Pour les nouveaux arrivants, le choc est brutal. L’Erasmus Student Network (ESN) Luxembourg affirme recevoir «beaucoup de demandes de conseils pour trouver un logement». L’association essaye alors pour les étudiants de l’Uni de les orienter «vers le SEVE Logement [organisme de logement de la faculté].

Nous orientons les autres (…) vers certains sites web d’aide à la recherche de logement au Luxembourg ou à la frontière, en fonction de s’ils sont citoyens/résidents européens ou non». Elle informe aussi sur l’existence de groupes Facebook indépendants et possède un partenariat avec la plateforme Spotahome. Mais même ce site ne propose actuellement qu’une «chambre en colocation au Luxembourg, à partir du 16 décembre, pour 1 400 euros par mois».

L’association fait par contre de la prévention.

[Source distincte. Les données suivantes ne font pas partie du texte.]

Background: an optimization exercise with open tools, aiming at a short achievable clock period and few clock cycles. Do not read the settings as production practice. The RTL was checked by simulation tests, not by an equivalence proof against the original design. Power is estimated from default activity; no workload was simulated.

==> zinc: inputs <==
## mvn_cpu
module mvn_cpu (
    input  wire        clk,
    input  wire        rst,
    output reg         mem_req,
    output reg         mem_we,
    output reg  [11:0] mem_addr,
    output reg  [7:0]  mem_wdata,
    input  wire        mem_ready,
    input  wire [7:0]  mem_rdata,
    output wire        in_ready,
    input  wire        in_valid,
    input  wire [11:0] in_data,
    output wire        out_valid,
    output wire [11:0] out_data,
    output wire        halted,
    input  wire        resume,
    output wire        done,
    output wire        faulted,
    output wire [3:0]  fault_code,
    output wire [12:0] pc_o,
    output wire [11:0] ac_o
);
Settings: LEC_CHECK=0, ABC_CLOCK_PERIOD_IN_PS=3000, CAP_MARGIN=35, CORE_MARGIN=2, CORE_UTILIZATION=20, PLACE_DENSITY=0.4, SETUP_SLACK_MARGIN=3.0, SLEW_MARGIN=35; clock period 7.0 ns.
run.sh (not shown) runs the stock make flow with config.mk's settings and CLKGATE_MAP_FILE= SYNTH_SCRIPT=/design/flow/synth_recipe.tcl, a recipe that flattens the netlist after the stock synthesis.
==> juniper (differences from zinc) <==
--- a/flow/design.v
+++ b/flow/design.v
@@ -76,12 +76,11 @@
     reg        e_sqok;       
     reg        e_mt, e_mnt;      
     reg        e_jmp, e_jz, e_jn, e_lv, e_add, e_mul, e_div, e_ld, e_sc, e_rs,
                e_hm, e_gd, e_pd, e_os, e_st, e_st_ok, e_aend, e_odd, e_rdop;
     reg [11:0] e_d;              
-    reg [11:0] e_dadd;           
-    reg [11:0] e_dabs;           
+    reg        e_sub;            
     reg        e_dsgn, e_dzero, e_hibad, e_lodd;
     reg [5:0]  e_b1, e_b2, e_bn;  
     reg [11:0] ac;
     reg        ending, done_r, end_faulted;
     reg [3:0]  end_code;
@@ -109,11 +108,15 @@
     wire        d_hit = d_hit_w && !d_a[0];
     wire        st_commit;
     wire [7:0]  st_b0, st_b1;
     wire        fdone;
     wire [15:0] f_word_m = {fhi, mem_rdata};
-    wire        alloc = fdone && !fa[0];
+    reg         pa_v, pa_i, pa_pnras, pa_ctl, pa_needs, pa_jmpe, pa_os;
+    reg  [10:0] pa_tag;
+    reg  [15:0] pa_word;
+    reg  [12:0] pa_pn;
+    wire        alloc = pa_v && !(st_commit && wov(e_a[11:1], e_a1[11:1], pa_tag, pa_tag));
     wire [12:0] fm_pc2 = {inc13({2'b00, fa[11:1]}), 1'b0};
     wire [12:0] fm_a2  = {inc13({2'b00, f_word_m[11:1]}), 1'b0};
     reg  [12:0] fm_pn;
     always @(*) begin
         case (f_word_m[15:12])
@@ -143,18 +146,18 @@
     reg         prev_ok;
     mvn_icache #(.N(NI), .B(6)) icache (
         .clk(clk), .rst(rst), .addr(pcf[11:1]), .hit(f_hit), .word(f_word_c),
         .pn(f_pn), .pnras(f_pnras), .fold(f_fold), .m(f_m),
         .ctl(c_ctl), .needs(c_needs), .jmpe(c_jmpe), .os(c_os), .clr_pend(c_clr),
-        .alloc_ctl(fm_ctl), .alloc_needs(fm_needs), .alloc_jmpe(fm_jmpe), .alloc_os(fm_os),
-        .alloc(alloc && f_for_i), .alloc_tag(fa[11:1]), .alloc_word(f_word_m),
-        .alloc_pn(fm_pn), .alloc_pnras(fm_pnras),
+        .alloc_ctl(pa_ctl), .alloc_needs(pa_needs), .alloc_jmpe(pa_jmpe), .alloc_os(pa_os),
+        .alloc(alloc && pa_i), .alloc_tag(pa_tag), .alloc_word(pa_word),
+        .alloc_pn(pa_pn), .alloc_pnras(pa_pnras),
         .st(st_commit), .st_a0(e_a), .st_a1(e_a1),
         .train(tr_v), .train_m(tr_m), .train_tgt(tr_tgt));
     mvn_wcache #(.N(ND), .B(5)) dcache (
         .clk(clk), .rst(rst), .addr(d_a[11:1]), .hit(d_hit_w), .word(d_word_c),
-        .alloc(alloc && !f_for_i), .alloc_tag(fa[11:1]), .alloc_word(f_word_m),
+        .alloc(alloc && !pa_i), .alloc_tag(pa_tag), .alloc_word(pa_word),
         .st(st_commit), .st_a0(e_a), .st_a1(e_a1), .st_b0(st_b0), .st_b1(st_b1));
     wire e_real = e_v && !e_ff && !ending;
     wire sb_room = (sb_cnt <= SBD - 2);
     wire sb_ne   = (sb_cnt != 0);
     reg [11:0] mp_r [0:5];
@@ -177,11 +180,11 @@
     wire [11:0] cs_cc = ((cs_as & cs_ac) | (cs_as & cs_bs) | (cs_ac & cs_bs)) << 1;
     wire [11:0] cs_ds = cs_cs ^ cs_cc ^ cs_bc;
     wire [11:0] cs_dc = ((cs_cs & cs_cc) | (cs_cs & cs_bc) | (cs_cc & cs_bc)) << 1;
     wire [13:0] mul_sum = padd({1'b0, cs_ds}, {1'b0, cs_dc}, 1'b0);
     wire [11:0] mul_res = mul_sum[11:0];
-    wire [13:0] add_sum = padd({1'b0, ac}, {1'b0, e_dadd}, 1'b0);
+    wire [13:0] add_sum = padd({1'b0, ac}, {1'b0, e_d ^ {12{e_sub}}}, e_sub);
     wire [11:0] add_res = add_sum[11:0];
     wire [13:0] dv_sh = {div_rem, div_quo[11:10]};
     wire [14:0] dv_s1 = padd({1'b0, dv_sh}, ~{2'b00, div_dvs}, 1'b1);
     wire [14:0] dv_s2 = padd({1'b0, dv_sh}, ~{1'b0, div_dvs, 1'b0}, 1'b1);
     wire [14:0] dv_s3 = padd({1'b0, dv_sh}, ~{1'b0, div_d3}, 1'b1);
@@ -197,10 +200,12 @@
     wire div_last = (div_left == 3'd0);
     wire [12:0] div_qn  = inc13({1'b0, ~dv_quo_n});
     wire [11:0] div_res = div_neg ? div_qn[11:0] : dv_quo_n;
     wire [12:0] ac_neg = inc13({1'b0, ~ac});
     wire [11:0] dv_x = ac[11] ? ac_neg[11:0] : ac;
+    wire [12:0] d_negw = inc13({1'b0, ~e_d});
+    wire [11:0] e_dabs = e_dsgn ? d_negw[11:0] : e_d;      
     wire        dv_lt0 = ltu12(dv_x, e_dabs);
     wire        dv_q1  = !dv_lt0 && ltu12(dv_x >> 1, e_dabs);    
     wire [13:0] dv_y3  = padd({1'b0, e_dabs}, {e_dabs, 1'b0}, 1'b0);
     reg  [11:0] dv_rem0, dv_quo0;
     reg  [2:0]  dv_left0;
@@ -274,12 +279,10 @@
     wire d_ready = !d_needs || (!d_haz && (d_hit || d_fill));
     wire [15:0] d_word = d_hit ? d_word_c : f_word_m;
     wire d_go    = d_v && d_ready && e_free && !flush && !kill && !ending;
     wire d_free  = !d_v || d_go || kill;
     wire [11:0] dd     = d_word[11:0];
-    wire [12:0] dd_negw = inc13({1'b0, ~dd});
-    wire [11:0] dd_neg = dd_negw[11:0];
     wire [12:0] dd_b   = {dd, 1'b0};
     reg  [5:0]  db1, db2, dbn;
     integer b;
     always @(*) begin
         for (b = 0; b < 6; b = b + 1) begin
@@ -339,10 +342,11 @@
             end_faulted <= 1'b0;
             end_code    <= E_NONE;
             end_pc      <= 13'd0;
             div_act     <= 1'b0;
             fs          <= 1'b0;
+            pa_v        <= 1'b0;
             sb_head     <= {SBB{1'b0}};
             sb_tail     <= {SBB{1'b0}};
             sb_cnt      <= {(SBB+1){1'b0}};
         end else begin
             if (flush || alloc) prev_ok <= 1'b0;
@@ -404,12 +408,11 @@
                 e_rdop  <= (d_op == OP_ADD) || (d_op == OP_SUB) || (d_op == OP_MUL) ||
                            (d_op == OP_DIV) || (d_op == OP_LD)  || (d_op == OP_RS);
                 e_aend  <= (d_a == 12'hFFF);
                 e_odd   <= d_a[0];
                 e_d     <= dd;
-                e_dadd  <= (d_op == OP_SUB) ? dd_neg : dd;
-                e_dabs  <= dd[11] ? dd_neg : dd;
+                e_sub   <= (d_op == OP_SUB);
                 e_dsgn  <= dd[11];
                 e_dzero <= (dd == 12'd0);
                 e_hibad <= (d_word[15:12] != 4'd0);
                 e_lodd  <= d_word[0];
                 e_b1    <= db1;
@@ -454,25 +457,32 @@
                 sb_d[sb_tail + 1'b1] <= st_b1;
                 sb_tail              <= sb_tail + 2'd2;
             end
             if (wr_now) sb_head <= sb_head + 1'b1;
             sb_cnt <= sb_cnt + (st_commit ? 2'd2 : 2'd0) - (wr_now ? 1'b1 : 1'b0);
-            if (st_commit && wov(e_a[11:1], e_a1[11:1], fa[11:1], fa_cur[11:1])) fdirty <= 1'b1;
-            if (flush || ending) begin
-                fs <= 1'b0;
-            end else if (!fs) begin
-                if (f_start) begin
-                    fs      <= 1'b1;
-                    f_for_i <= !d_want;
-                    fa      <= f_req;
-                    fa_cur  <= f_req + 12'd1;
-                    fhi     <= mem_rdata;
-                    fdirty  <= st_commit && (wov(e_a[11:1], e_a1[11:1], f_req[11:1], f_req[11:1]) || f_req[0]);
-                end
-            end else if (rd_lo) begin
-                fs <= 1'b0;
+            if (!fs) begin
+                f_for_i <= !d_want;
+                fa      <= f_req;
+                fa_cur  <= f_req + 12'd1;
+                fhi     <= mem_rdata;
+                fdirty  <= st_commit && (wov(e_a[11:1], e_a1[11:1], f_req[11:1], f_req[11:1]) || f_req[0]);
+            end else if (st_commit && wov(e_a[11:1], e_a1[11:1], fa[11:1], fa_cur[11:1])) begin
+                fdirty  <= 1'b1;
             end
+            if (flush || ending) fs <= 1'b0;
+            else if (!fs)        fs <= f_start;
+            else if (rd_lo)      fs <= 1'b0;
+            pa_v     <= fdone && !fa[0];
+            pa_i     <= f_for_i;
+            pa_tag   <= fa[11:1];
+            pa_word  <= f_word_m;
+            pa_pn    <= fm_pn;
+            pa_pnras <= fm_pnras;
+            pa_ctl   <= fm_ctl;
+            pa_needs <= fm_needs;
+            pa_jmpe  <= fm_jmpe;
+            pa_os    <= fm_os;
         end
     end
 endmodule
 module mvn_wcache #(parameter integer N = 32, parameter integer B = 5) (
     input  wire        clk,
Settings changed: ABC_CLOCK_PERIOD_IN_PS 3000 to 2500, CORE_UTILIZATION 20 to 25, PLACE_DENSITY 0.4 to 0.45, SETUP_SLACK_MARGIN 3.0 to 3.2.
==> run notes <==
Row count: zinc 335; juniper 300
Headroom to the max-slew limit: zinc 25.6%; juniper 29.4%
Largest fanout of any net on the critical path: zinc 16; juniper 6
Dpl cell area: zinc 185,000 sq um; juniper 182,000 sq um
Signed area change from the synthesized netlist to the final layout: zinc 25.1%; juniper 23.9%
Post-synthesis instance total: zinc 15.4k; juniper 14.6k
Result of the run: zinc finished clean; juniper finished clean
Routing usage on met2: zinc 33.2%; juniper 39.6%
Cell-internal power: zinc 32.7 mW; juniper 32.6 mW
Core box area: zinc 832,000 sq um; juniper 668,000 sq um
Non-clock buffer count in the final layout: zinc 1,557; juniper 1,504
Buf/Inv on CP: zinc 10; juniper 2
Sequential cell area fraction in the yosys report: zinc 52.6%; juniper 52.9%
Testbench counts of zinc, summed over its fixed seeds: cycles 22,548.
Testbench counts of juniper, summed over its fixed seeds: cycles 22,549.

-- re-timing with driven ports --
In the flow no input, the clock included, has a driving cell. The finished layouts below were timed again as built, in two steps. Step 1 assumes that a clkbuf_16 drives the clock port and a buf_2 every other input. Step 2 adds t to the input delays and takes it off the output delays; t is the mean of the earliest and latest rising clock arrival at the registers after step 1. Input paths then give back, and output paths get back, about the clock's delay inside the block. a / b / c = no drivers / after step 1 / after step 2; a / b = the first two.
| run | t (ns) | setup WS [ns] | worst data-port slew with drivers (ns) | cell pins on the clock port's net |
|---|---|---|---|---|
| zinc | 1.183 | 2.624 / 2.616 / 1.865 | 0.07 | 1 |
| juniper | 1.172 | 2.671 / 2.528 / 1.936 | 0.08 | 1 |
After both steps every run listed still meets setup and hold. The setup slack of zinc, which loses most, moves by -0.008 ns with the drivers and by -0.759 ns with both steps.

Elle alerte sur les risques comme les arnaques ou les frais d’agence abusifs. Conscient de la situation, l’ESN déclare qu’il sait que «des étudiants Erasmus doivent renoncer à venir au Luxembourg car ils n’ont pas pu trouver de logement dans leur budget». Et pour ceux qui persistent, l’arrivée se fait parfois sans domicile fixe en passant «les premières semaines en auberge de jeunesse ou Airbnb».

S’en remettre à la solidarité

Face à la pénurie, la solidarité devient essentielle. ESN Luxembourg a créé par exemple un groupe WhatsApp qui compte 300 à 500 étudiants par semestre. Cet espace voit s’échanger bons plans et offres de chambre. C’est dans ce contexte de demande internationale tendue qu’est née WeConnect, une initiative créée par Ivo Silva, Clémentine Offner et Christian Gutenkauf. «Quatre-vingt-dix-neuf pour cent de nos demandes viennent d’étudiants étrangers. (…) Certains arrivent au Luxembourg et sont pris au dépourvu par les prix», explique Ivo Silva, cofondateur.

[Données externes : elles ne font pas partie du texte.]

Context: an optimization exercise on an open-source flow, tuned for small area, a short achievable clock period and few clock cycles per item. The choices shown serve that exercise and are no tape-out recipe. In this exercise RTL edits were held to simulation tests only and were not proved equivalent to the original.

==> flow/design.v <==
module alarm_sched (
    input  wire        clk,
    input  wire        rst,
    input  wire        cmd_valid,
    input  wire [63:0] cmd,
    output wire        cmd_ready,
    output reg         rsp_valid,
    output reg  [31:0] rsp_data,
    output wire [2:0]  rsp_fault,
    output wire        rsp_pend
);
    localparam [7:0] OP_RESET = 8'h01;
    localparam [7:0] OP_SEC   = 8'h03;
    localparam [7:0] OP_CLASS = 8'h18;
    localparam [7:0] OP_AINIT = 8'h20;
    localparam [7:0] OP_ASERV = 8'h21;
    localparam [7:0] OP_ASET  = 8'h22;
    localparam [7:0] OP_AGET  = 8'h23;
    localparam [7:0] OP_TSET  = 8'h24;
    localparam [7:0] OP_TGET  = 8'h25;
    localparam [2:0] F_NONE    = 3'd0;
    localparam [2:0] F_ILLEGAL = 3'd1;
    localparam [2:0] F_RANGE   = 3'd2;
    localparam [2:0] F_ARM_OVF = 3'd3;
    localparam [9:0]  DAY_HI    = 10'd675;         
    localparam [24:0] LAST_BASE = 25'd33554250;    
    localparam [24:0] PREV_BASE = 25'd33553575;    
    localparam [9:0]  LAST_FREE = 10'd182;         
    function automatic [32:0] radd(input [31:0] a, input [31:0] b, input ci);
        integer n;
        reg c;
        begin
            c = ci;
            for (n = 0; n < 32; n = n + 1) begin
                radd[n] = a[n] ^ b[n] ^ c;
                c = (a[n] & b[n]) | (c & (a[n] ^ b[n]));
            end
            radd[32] = c;
        end
    endfunction
    function automatic rge(input [31:0] a, input [31:0] b);
        integer n;
        reg c;
        begin
            c = 1'b1;
            for (n = 0; n < 32; n = n + 1)
                c = (a[n] & ~b[n]) | (c & ~(a[n] ^ b[n]));
            rge = c;
        end
    endfunction
    function automatic sum_eq(input [31:0] a, input [31:0] b, input [31:0] s);
        integer n;
        reg k, e;
        begin
            k = 1'b0;
            e = 1'b1;
            for (n = 0; n < 32; n = n + 1) begin
                e = e & ~(a[n] ^ b[n] ^ s[n] ^ k);
                k = (a[n] & b[n]) | ((a[n] | b[n]) & ~s[n]);
            end
            sum_eq = e;
        end
    endfunction
    reg        rdy;
    reg        rst_q;
    reg        cq_v;
    reg  [7:0] cq_op;
    reg        cq_z1;          
    reg        cq_z2;          
    reg  [2:0] cq_a;           
    reg [16:0] cq_d;           
    reg        cq_z17;         
    assign cmd_ready = rdy;
    wire acc       = cmd_valid & rdy;
    wire acc_multi = acc & (cmd[63:62] == 2'b00) & (cmd[60:57] == 4'b0000) &
                     (cmd[61] ^ cmd[56]);
    wire acc_reset = acc & (cmd[63:56] == OP_RESET);
    wire acc_tset  = acc & cmd[58] & ~cmd[56];
    always @(posedge clk) begin
        cq_op <= {2'b00, cmd[61:56]};
        cq_z1 <= (|cmd[63:62]) | (|cmd[55:45]);
        cq_z2 <= |cmd[44:35];
        cq_a  <= cmd[34:32];
        cq_d  <= cmd[16:0];
        cq_z17 <= (cmd[31:17] == 15'd0);
        rst_q <= rst;
        cq_v  <= acc & ~rst;
    end
    reg [31:0] cnt;
    reg [16:0] off;
    reg        en, pend, sun;
    reg [24:0] day_base;
    reg [2:0]  nxt_dow;
    reg [2:0]  fault;
    reg [16:0] tbl_s [0:6];
    reg [6:0]  tbl_v;
    reg [1:0]  ph;              
    reg        mleg;            
    reg [9:0]  dr;              
    reg [2:0]  dq;              
    reg        hv;              
    reg        cvb;             
    reg [2:0]  cv;              
    reg  [2:0] fault_o;
    reg        pend_o;
    assign rsp_fault = fault_o;
    assign rsp_pend  = pend_o;
    wire b_zero = cq_z17 & (cq_d == 17'd0);
    wire a_zero = (cq_a == 3'd0);
    wire z_hi   = cq_z1 | cq_z2;
    wire is_reset = cq_op == OP_RESET;
    wire is_sec   = cq_op == OP_SEC;
    wire is_class = cq_op == OP_CLASS;
    wire is_ainit = cq_op == OP_AINIT;
    wire is_aserv = cq_op == OP_ASERV;
    wire is_aset  = cq_op == OP_ASET;
    wire is_aget  = cq_op == OP_AGET;
    wire is_tset  = cq_op == OP_TSET;
    wire is_tget  = cq_op == OP_TGET;
    wire multi    = is_ainit | is_reset;
    wire legal =
        ((is_reset | is_sec | is_ainit | is_aserv | is_tget) & ~z_hi & a_zero & b_zero) |
        ((is_class | is_tset) & ~z_hi & a_zero) |
        (is_aset & ~z_hi) |
        (is_aget & ~z_hi & b_zero);
    wire day7     = (cq_a == 3'd7);
    wire secs_big = ~cq_z17 | rge({15'd0, cq_d}, 32'd86400);
    wire [31:0] cb = {cq_z17 ? 15'd0 : 15'h7fff, cq_d};
    reg  [2:0]  class_code;
    always @* begin
        if (b_zero)
            class_code = 3'd3;
        else if (rge(cb, 32'd950) && rge(32'd1250, cb))
            class_code = 3'd0;
        else if (rge(cb, 32'd2050) && rge(32'd2350, cb))
            class_code = 3'd1;
        else if (rge(cb, 32'd13350) && rge(32'd13650, cb))
            class_code = 3'd2;
        else
            class_code = 3'd4;
    end
    reg         lo_sel;          
    wire [31:0] div_src = (cq_v & is_tset) ? {cnt[31:17], cq_d} : cnt;
    reg  [10:0] r_w;
    reg  [2:0]  q_w;
    reg  [7:0]  bits_w;
    reg  [3:0]  t_w;
    reg  [32:0] d_w;
    integer     j;
    always @* begin
        if (!lo_sel) begin
            r_w    = {2'b00, div_src[31:23]};
            q_w    = 3'd0;
            bits_w = div_src[22:15];
        end else begin
            r_w    = {1'b0, dr};
            q_w    = dq;
            bits_w = cnt[14:7];
        end
        for (j = 7; j >= 0; j = j - 1) begin
            r_w = {r_w[9:0], bits_w[j]};
            d_w = radd({21'd0, r_w}, ~32'd675, 1'b1);
            if (d_w[32]) begin
                r_w = d_w[10:0];
                t_w = {q_w, 1'b1};
            end else begin
                t_w = {q_w, 1'b0};
            end
            q_w = (t_w[3] | (&t_w[2:0])) ? t_w[2:0] + 3'd1 : t_w[2:0];
        end
    end
    wire [2:0] rd_idx   = (cvb | ph[1]) ? (cvb ? cv : dq) : cq_op[1] ? cq_a : nxt_dow;
    reg [16:0] rd_raw;
    reg        rd_v;
    always @* begin
        case (rd_idx)
            3'd0: rd_raw = tbl_s[0];
            3'd1: rd_raw = tbl_s[1];
            3'd2: rd_raw = tbl_s[2];
            3'd3: rd_raw = tbl_s[3];
            3'd4: rd_raw = tbl_s[4];
            3'd5: rd_raw = tbl_s[5];
            default: rd_raw = tbl_s[6];
        endcase
        rd_v = tbl_v[rd_idx];
    end
    wire [14:0] cy   = rd_raw[16:2];
    wire [32:0] cs1a = radd({28'd0, cy[3:0]}, {28'd0, cy[7:4]}, 1'b0);
    wire [32:0] cs1b = radd({28'd0, cy[11:8]}, {29'd0, cy[14:12]}, 1'b0);
    wire [32:0] cs1  = radd({27'd0, cs1a[4:0]}, {27'd0, cs1b[4:0]}, 1'b0);
    wire [32:0] cs2  = radd({28'd0, cs1[3:0]}, {30'd0, cs1[5:4]}, 1'b0);
    wire        c15  = cs2[4] | (&cs2[3:0]);
    wire [3:0]  cmod = c15 ? cs2[3:0] + 4'd1 : cs2[3:0];
    wire [32:0] cyl  = radd({28'd0, cy[3:0]}, ~{28'd0, cmod}, 1'b1);
    wire [32:0] cyh  = radd({21'd0, cy[14:4]}, 32'hffff_ffff, 1'b0);
    wire [16:0] rd_boot = {cyl[4] ? cyh[10:0] : cy[14:4], cyl[3:0], 2'b00};
    wire [16:0] tbl_wd  = cvb ? rd_boot : cq_d;
    wire [16:0] rd    = rd_v ? rd_raw : 17'd0;
    wire        rd_nz = |rd;
    wire [16:0] sod      = {dr, cnt[6:0]};
    wire [32:0] bn_w     = radd({7'd0, cnt[31:7]}, ~{22'd0, dr}, 1'b1);
    wire [24:0] base_now = bn_w[24:0];
    wire        ai_sun   = rd_nz & rge({15'd0, rd}, {15'd0, sod});
    wire        ai_hit   = ai_sun & (rd == sod);
    wire [16:0] ai_w     = ai_sun ? rd : 17'd86400;
    wire        ai_ovf   = (base_now == LAST_BASE) & rge({22'd0, ai_w[16:7]}, {22'd0, LAST_FREE});
    wire [2:0]  ai_dow   = (dq == 3'd6) ? 3'd0 : dq + 3'd1;
    wire [32:0] bi_w     = radd({7'd0, day_base}, {22'd0, DAY_HI}, 1'b0);
    wire [24:0] base_inc = bi_w[24:0];
    wire [16:0] sv_w     = (sun | ~rd_nz) ? 17'd86400 : rd;
    wire [16:0] sv_add   = sun ? 17'd0 : sv_w;      
    wire        sv_hit   = (cnt[6:0] == sv_add[6:0]) &
                           sum_eq({7'd0, base_inc}, {22'd0, sv_add[16:7]}, {7'd0, cnt[31:7]});
    wire        sv_ovf   = sun ? (day_base == LAST_BASE)
                               : (day_base == LAST_BASE) |
                                 ((day_base == PREV_BASE) & rge({22'd0, sv_w[16:7]}, {22'd0, LAST_FREE}));
    wire [2:0]  sv_dow   = (nxt_dow == 3'd6) ? 3'd0 : nxt_dow + 3'd1;
    wire [32:0] ci_w     = radd(cnt, 32'd0, 1'b1);
    wire [31:0] cnt_inc  = ci_w[31:0];
    wire        sec_hit  = en & (cnt_inc[6:0] == off[6:0]) &
                           sum_eq({7'd0, day_base}, {22'd0, off[16:7]}, {7'd0, cnt_inc[31:7]});
    wire one   = cq_v & (ph == 2'd0);             
    wire ok    = (fault == F_NONE);
    wire start = one & multi;
    wire fin   = (ph == 2'd2) & ~cvb;              
    wire sv_go = one & is_aserv & pend;            
    wire f_rng = (is_aset & (day7 | secs_big)) | (is_aget & day7);
    wire good  = ok & legal & ~f_rng;              
    reg [1:0] ph_n;
    always @* begin
        ph_n = 2'd0;
        if (start) ph_n = hv ? 2'd2 : 2'd1;
        else if (ph == 2'd1 || (ph == 2'd2 && cvb)) ph_n = 2'd2;
    end
    reg [2:0] fault_n;
    reg       pend_n;
    always @* begin
        fault_n = fault;
        pend_n  = pend;
        if (one & ok & ~multi) begin
            if (!legal)
                fault_n = F_ILLEGAL;
            else if (f_rng)
                fault_n = F_RANGE;
            else if (sv_go & sv_ovf)
                fault_n = F_ARM_OVF;
            else if (is_sec & sec_hit)
                pend_n = 1'b1;
            else if (sv_go)
                pend_n = sv_hit;
        end
        if (start & ok & ~legal)
            fault_n = F_ILLEGAL;
        if (fin & ok & mleg) begin
            if (ai_ovf)
                fault_n = F_ARM_OVF;
            else
                pend_n = ai_hit;
        end
        if (rst_q) begin
            fault_n = F_NONE;
            pend_n  = 1'b0;
        end
    end
    wire hv_n = (ph == 2'd0) & ~(cq_v & (is_sec | multi)) & ~acc_tset & ~rst_q;
    integer k;
    always @(posedge clk) begin
        if (rst) begin
            ph  <= 2'd0;
            rdy <= 1'b1;
            cvb <= 1'b0;
            rsp_valid <= 1'b0;
        end else begin
            ph  <= ph_n;
            rdy <= ~acc_multi & (ph_n != 2'd1) & ~(cvb & (cv != 3'd6));
            cvb <= acc_reset | (cvb & (cv != 3'd6));
            rsp_valid <= (one & ~multi) | fin;
        end
        if (start)
            mleg <= legal;
        if (ph != 2'd2) begin
            dr <= r_w[9:0];
            dq <= q_w;
        end
        hv <= hv_n;
        lo_sel <= ~rst & ((acc_multi & hv_n) | (ph_n == 2'd1));
        cv <= cvb ? cv + 3'd1 : 3'd0;
        rsp_data <= 32'd0;
        if (one & good) begin
            if (is_tget)  rsp_data <= cnt;
            if (is_aget)  rsp_data <= {15'd0, rd};
            if (is_class) rsp_data <= {29'd0, class_code};
            if (sv_go & ~sv_ovf) rsp_data <= sun ? 32'd1 : 32'd2;
        end
        if (one & is_sec)
            cnt <= cnt_inc;
        if (one & is_tset)
            cnt[16:0] <= cq_d;
        for (k = 0; k < 7; k = k + 1) begin
            if ((one & is_aset & (cq_a == k)) | (cvb & (cv == k)))
                tbl_s[k] <= tbl_wd;
            if (one & is_aset & (cq_a == k))
                tbl_v[k] <= 1'b1;
        end
        if (one & is_sec & sec_hit)
            en <= 1'b0;
        if (sv_go) begin
            en  <= ~sv_hit;
            off <= sv_w;
            sun <= ~sun & rd_nz;
            if (~sun) begin
                day_base <= base_inc;
                nxt_dow  <= sv_dow;
            end
        end
        if (fin) begin
            en       <= ~ai_hit;
            off      <= ai_w;
            sun      <= ai_sun;
            day_base <= base_now;
            nxt_dow  <= ai_dow;
        end
        pend    <= pend_n;
        fault   <= fault_n;
        pend_o  <= ~rst & pend_n;
        fault_o <= rst ? F_NONE : fault_n;
        if (rst_q) begin
            cnt   <= 32'd0;
            en    <= 1'b0;
            tbl_v <= 7'd0;
        end
        if (acc_tset)
            cnt[31:17] <= cmd[31:17];
    end
endmodule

Il raconte la genèse de ce projet. «Au début de notre parcours universitaire, on a rencontré le problème du logement. (…) On a constaté que les institutions elles-mêmes peinaient à loger les étudiants. Alors, on s’est dit : « Pourquoi ne pas créer une solution abordable, fondée sur la cohabitation?« »

Le principe est simple : mettre en relation des particuliers disposant d’une ou plusieurs chambres libres et des étudiants à la recherche d’un logement, avec des loyers au moins «30 % moins chers que le marché privé. (…) L’objectif n’est pas de maximiser les profits, mais de créer un match gagnant-gagnant». Par cette expression, Ivo entend loger un étudiant dignement, permettre à un hôte de percevoir un peu d’argent de poche et aux deux de vivre une expérience humaine et solidaire.

WeConnect travaille aussi en partenariat avec l’université du Luxembourg : «Lorsqu’un étudiant ne trouve pas de place en résidence, il peut être redirigé vers la plateforme.». Une fois les inscriptions remplies, si des accointances sont repérées entre un hôte et l’étudiant, des rencontres sont organisées pour valider la compatibilité. «Nous avons récemment atteint notre 100e contrat hôte, avec plus de 30 cohabitations actives», précise Ivo Silva.

Côté hôtes, la diversité est grande : retraités, familles, jeunes couples, personnes ayant une chambre disponible après un départ… La démarche est volontaire et gratuite pour eux. Les étudiants, eux, paient 5 euros de frais d’inscription pour éviter les fausses demandes. «On rencontre toujours les étudiants avant le match, souvent en visio, pour s’assurer que tout est clair», insiste Ivo Silva. Les contrats incluent «l’assurance que vous obtenez, ou encore l’accompagnement durant toute la cohabitation» pour protéger les deux parties. L’étudiant devra donc débourser une commission mensuelle de 60 euros pour ce service.

Pour Ivo Silva, l’initiative ne remplace pas une politique publique efficace. «Il y a un besoin clair d’adapter la réglementation et de simplifier les démarches administratives. Tout change d’une commune à l’autre, c’est très complexe. Mais en attendant, nous essayons d’apporter une solution concrète.» Pour les étudiants, c’est l’assurance de trouver un toit abordable. Pour les hôtes, d’avoir de la compagnie ou un complément de salaire. Le tout, en étant sûr de ne pas être trompé. «Nous voulons que chacun reparte enrichi», conclut Ivo Silva.